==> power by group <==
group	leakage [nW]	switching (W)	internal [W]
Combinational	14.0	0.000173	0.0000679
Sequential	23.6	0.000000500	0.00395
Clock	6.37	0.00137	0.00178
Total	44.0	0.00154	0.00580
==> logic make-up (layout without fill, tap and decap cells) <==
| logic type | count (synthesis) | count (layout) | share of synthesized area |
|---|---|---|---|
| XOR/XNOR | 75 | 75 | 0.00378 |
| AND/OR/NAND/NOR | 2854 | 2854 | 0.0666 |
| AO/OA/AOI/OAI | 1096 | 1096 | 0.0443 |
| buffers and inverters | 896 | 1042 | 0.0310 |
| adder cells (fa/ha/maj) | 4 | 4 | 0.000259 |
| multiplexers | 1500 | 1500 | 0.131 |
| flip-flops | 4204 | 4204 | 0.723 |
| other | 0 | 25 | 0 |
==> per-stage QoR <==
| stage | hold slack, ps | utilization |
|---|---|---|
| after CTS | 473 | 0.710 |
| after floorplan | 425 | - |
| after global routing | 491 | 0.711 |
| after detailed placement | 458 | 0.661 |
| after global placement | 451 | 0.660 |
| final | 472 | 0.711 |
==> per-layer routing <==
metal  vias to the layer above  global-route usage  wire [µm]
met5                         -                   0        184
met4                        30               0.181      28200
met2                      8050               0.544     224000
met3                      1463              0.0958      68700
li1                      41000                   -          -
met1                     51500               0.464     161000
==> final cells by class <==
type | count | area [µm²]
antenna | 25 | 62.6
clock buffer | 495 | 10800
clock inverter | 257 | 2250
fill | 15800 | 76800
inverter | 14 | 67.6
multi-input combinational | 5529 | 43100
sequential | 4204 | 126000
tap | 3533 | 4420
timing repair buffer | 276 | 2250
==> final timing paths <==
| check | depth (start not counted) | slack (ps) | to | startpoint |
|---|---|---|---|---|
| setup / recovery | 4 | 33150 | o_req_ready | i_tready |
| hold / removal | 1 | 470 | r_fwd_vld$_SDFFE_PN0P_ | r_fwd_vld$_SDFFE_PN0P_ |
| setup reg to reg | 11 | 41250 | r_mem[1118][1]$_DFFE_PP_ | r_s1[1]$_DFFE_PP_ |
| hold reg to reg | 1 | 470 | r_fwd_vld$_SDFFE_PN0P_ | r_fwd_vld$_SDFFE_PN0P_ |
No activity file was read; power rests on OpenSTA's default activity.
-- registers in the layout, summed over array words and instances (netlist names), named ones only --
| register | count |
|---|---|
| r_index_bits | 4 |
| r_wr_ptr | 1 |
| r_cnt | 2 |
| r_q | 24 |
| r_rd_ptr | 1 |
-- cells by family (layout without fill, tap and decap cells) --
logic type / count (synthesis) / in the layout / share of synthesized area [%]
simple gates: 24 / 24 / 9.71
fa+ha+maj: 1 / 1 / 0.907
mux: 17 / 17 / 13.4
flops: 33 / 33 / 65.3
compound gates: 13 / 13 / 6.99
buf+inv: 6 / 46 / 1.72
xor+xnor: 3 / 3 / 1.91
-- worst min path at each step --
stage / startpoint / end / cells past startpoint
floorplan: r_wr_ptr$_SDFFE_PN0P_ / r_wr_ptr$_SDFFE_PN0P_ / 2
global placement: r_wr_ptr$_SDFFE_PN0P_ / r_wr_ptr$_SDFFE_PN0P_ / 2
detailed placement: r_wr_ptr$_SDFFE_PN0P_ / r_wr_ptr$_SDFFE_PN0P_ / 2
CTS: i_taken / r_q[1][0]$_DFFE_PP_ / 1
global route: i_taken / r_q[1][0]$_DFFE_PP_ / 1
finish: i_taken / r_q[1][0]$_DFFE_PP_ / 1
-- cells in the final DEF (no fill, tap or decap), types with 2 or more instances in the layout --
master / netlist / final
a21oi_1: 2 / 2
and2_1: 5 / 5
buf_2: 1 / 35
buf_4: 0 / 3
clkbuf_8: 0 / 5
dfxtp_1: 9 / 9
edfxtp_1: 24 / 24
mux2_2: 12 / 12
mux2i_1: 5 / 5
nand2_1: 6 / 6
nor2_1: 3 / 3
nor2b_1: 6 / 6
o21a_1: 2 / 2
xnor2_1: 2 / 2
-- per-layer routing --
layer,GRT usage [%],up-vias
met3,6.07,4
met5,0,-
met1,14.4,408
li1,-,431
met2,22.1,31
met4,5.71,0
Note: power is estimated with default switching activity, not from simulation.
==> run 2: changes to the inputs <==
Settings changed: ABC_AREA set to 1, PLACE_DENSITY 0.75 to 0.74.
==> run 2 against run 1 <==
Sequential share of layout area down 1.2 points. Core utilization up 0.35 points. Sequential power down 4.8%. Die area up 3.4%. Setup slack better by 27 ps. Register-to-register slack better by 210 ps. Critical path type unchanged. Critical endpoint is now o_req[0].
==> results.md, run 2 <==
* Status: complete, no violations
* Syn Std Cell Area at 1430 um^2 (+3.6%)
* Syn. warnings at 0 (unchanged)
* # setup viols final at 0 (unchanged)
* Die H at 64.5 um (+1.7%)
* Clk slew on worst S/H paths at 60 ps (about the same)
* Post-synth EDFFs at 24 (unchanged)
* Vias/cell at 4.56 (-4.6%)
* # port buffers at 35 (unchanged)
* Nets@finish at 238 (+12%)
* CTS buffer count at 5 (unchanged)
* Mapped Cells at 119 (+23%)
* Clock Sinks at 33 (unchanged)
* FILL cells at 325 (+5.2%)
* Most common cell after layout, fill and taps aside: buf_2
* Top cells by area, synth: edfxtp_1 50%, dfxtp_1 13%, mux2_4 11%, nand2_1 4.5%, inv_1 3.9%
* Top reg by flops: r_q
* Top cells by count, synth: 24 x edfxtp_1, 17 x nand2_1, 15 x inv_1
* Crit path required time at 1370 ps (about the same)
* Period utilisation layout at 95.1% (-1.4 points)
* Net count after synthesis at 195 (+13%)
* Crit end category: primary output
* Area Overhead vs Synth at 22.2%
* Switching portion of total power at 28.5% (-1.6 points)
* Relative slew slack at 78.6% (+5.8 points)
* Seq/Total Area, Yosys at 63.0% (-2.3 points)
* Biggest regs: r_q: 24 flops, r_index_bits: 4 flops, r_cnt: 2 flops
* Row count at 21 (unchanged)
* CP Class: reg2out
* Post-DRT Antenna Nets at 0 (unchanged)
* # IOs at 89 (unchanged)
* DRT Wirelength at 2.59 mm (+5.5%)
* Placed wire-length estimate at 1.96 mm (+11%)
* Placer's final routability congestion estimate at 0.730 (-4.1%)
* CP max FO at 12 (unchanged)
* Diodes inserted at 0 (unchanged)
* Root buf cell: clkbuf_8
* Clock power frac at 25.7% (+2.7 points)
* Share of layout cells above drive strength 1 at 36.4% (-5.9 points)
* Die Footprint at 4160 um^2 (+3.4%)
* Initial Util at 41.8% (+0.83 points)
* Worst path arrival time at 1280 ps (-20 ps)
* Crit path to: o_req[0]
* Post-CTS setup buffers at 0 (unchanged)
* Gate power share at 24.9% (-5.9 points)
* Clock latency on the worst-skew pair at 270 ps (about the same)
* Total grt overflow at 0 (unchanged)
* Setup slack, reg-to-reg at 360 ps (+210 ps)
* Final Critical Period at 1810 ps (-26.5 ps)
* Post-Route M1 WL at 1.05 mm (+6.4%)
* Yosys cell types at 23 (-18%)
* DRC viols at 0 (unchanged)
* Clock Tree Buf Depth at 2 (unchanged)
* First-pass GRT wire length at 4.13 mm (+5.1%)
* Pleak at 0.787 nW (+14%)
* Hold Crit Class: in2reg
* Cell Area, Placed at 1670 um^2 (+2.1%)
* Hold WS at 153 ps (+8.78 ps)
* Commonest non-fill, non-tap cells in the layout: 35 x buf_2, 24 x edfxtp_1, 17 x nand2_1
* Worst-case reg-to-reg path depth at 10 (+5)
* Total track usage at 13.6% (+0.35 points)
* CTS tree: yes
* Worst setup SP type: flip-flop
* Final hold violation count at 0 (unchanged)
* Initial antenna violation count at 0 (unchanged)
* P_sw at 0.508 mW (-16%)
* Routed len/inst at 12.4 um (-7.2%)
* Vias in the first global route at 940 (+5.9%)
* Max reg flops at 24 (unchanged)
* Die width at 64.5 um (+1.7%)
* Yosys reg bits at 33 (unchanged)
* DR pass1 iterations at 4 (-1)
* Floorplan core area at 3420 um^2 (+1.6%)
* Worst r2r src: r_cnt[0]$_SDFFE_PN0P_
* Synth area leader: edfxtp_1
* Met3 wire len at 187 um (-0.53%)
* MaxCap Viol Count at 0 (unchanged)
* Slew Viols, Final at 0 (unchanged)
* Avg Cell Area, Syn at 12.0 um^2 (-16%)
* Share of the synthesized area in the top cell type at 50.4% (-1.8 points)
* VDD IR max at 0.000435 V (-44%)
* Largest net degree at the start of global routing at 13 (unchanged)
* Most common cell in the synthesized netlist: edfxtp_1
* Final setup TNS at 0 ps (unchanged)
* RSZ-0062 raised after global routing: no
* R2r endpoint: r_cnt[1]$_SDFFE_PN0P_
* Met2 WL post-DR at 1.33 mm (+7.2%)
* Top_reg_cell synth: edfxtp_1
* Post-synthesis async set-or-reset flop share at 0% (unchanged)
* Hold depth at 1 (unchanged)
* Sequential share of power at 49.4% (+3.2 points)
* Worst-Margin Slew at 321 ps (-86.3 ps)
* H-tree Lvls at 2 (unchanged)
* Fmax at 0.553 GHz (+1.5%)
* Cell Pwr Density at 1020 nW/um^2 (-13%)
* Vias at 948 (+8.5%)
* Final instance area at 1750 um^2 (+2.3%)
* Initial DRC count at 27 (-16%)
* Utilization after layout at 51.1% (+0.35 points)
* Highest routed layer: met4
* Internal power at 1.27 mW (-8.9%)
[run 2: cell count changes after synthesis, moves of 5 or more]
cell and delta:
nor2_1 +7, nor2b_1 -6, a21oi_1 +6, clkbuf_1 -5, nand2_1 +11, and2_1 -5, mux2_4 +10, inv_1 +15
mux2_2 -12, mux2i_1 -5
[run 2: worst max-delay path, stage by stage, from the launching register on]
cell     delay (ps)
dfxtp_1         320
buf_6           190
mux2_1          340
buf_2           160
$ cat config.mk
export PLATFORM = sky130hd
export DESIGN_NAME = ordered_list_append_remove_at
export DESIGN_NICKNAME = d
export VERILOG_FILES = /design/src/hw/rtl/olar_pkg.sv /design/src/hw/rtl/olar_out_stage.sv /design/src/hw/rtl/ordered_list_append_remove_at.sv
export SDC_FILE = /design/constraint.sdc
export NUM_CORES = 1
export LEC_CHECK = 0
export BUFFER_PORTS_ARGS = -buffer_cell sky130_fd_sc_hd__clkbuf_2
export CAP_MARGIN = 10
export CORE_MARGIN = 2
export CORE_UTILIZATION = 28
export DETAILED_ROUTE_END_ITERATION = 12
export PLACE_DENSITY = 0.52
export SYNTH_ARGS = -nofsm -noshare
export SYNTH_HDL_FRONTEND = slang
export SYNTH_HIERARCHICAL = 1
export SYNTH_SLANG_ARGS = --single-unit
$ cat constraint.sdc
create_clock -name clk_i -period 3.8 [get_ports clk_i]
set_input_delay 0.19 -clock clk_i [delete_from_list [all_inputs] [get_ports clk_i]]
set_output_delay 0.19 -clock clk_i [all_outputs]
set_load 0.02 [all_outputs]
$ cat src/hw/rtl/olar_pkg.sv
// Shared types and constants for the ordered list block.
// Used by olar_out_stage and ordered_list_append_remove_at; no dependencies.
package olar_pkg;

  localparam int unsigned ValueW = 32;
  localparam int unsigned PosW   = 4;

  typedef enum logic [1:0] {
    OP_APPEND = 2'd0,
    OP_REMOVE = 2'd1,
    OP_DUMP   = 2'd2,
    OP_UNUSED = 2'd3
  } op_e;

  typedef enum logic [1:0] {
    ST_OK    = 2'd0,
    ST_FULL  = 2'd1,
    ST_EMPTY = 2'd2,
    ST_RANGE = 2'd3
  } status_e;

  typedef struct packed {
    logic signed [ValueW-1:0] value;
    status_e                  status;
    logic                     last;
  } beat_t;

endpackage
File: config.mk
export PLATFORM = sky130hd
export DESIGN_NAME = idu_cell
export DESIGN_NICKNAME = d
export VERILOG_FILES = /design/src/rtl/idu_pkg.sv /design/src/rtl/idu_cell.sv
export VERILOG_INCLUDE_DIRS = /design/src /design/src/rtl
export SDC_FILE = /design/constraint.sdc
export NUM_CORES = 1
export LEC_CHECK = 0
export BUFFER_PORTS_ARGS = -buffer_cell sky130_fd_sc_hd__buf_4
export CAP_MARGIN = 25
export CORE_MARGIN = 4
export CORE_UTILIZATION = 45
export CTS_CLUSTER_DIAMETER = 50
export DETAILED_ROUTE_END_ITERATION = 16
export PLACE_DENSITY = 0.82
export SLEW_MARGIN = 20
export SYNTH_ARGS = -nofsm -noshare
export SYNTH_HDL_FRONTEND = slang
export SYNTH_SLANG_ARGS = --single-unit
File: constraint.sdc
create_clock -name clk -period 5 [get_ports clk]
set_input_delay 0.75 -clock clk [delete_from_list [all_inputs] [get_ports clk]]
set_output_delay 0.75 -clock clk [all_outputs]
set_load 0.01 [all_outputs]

- Exercise directions:
Find the line with "vias to the" in the entries above. Retype it and each line after it, exactly, through the line with "inverter | 14 | 67.6", and stop there.

- Solution:
metal  vias to the layer above  global-route usage  wire [µm]
met5                         -                   0        184
met4                        30               0.181      28200
met2                      8050               0.544     224000
met3                      1463              0.0958      68700
li1                      41000                   -          -
met1                     51500               0.464     161000
==> final cells by class <==
type | count | area [µm²]
antenna | 25 | 62.6
clock buffer | 495 | 10800
clock inverter | 257 | 2250
fill | 15800 | 76800
inverter | 14 | 67.6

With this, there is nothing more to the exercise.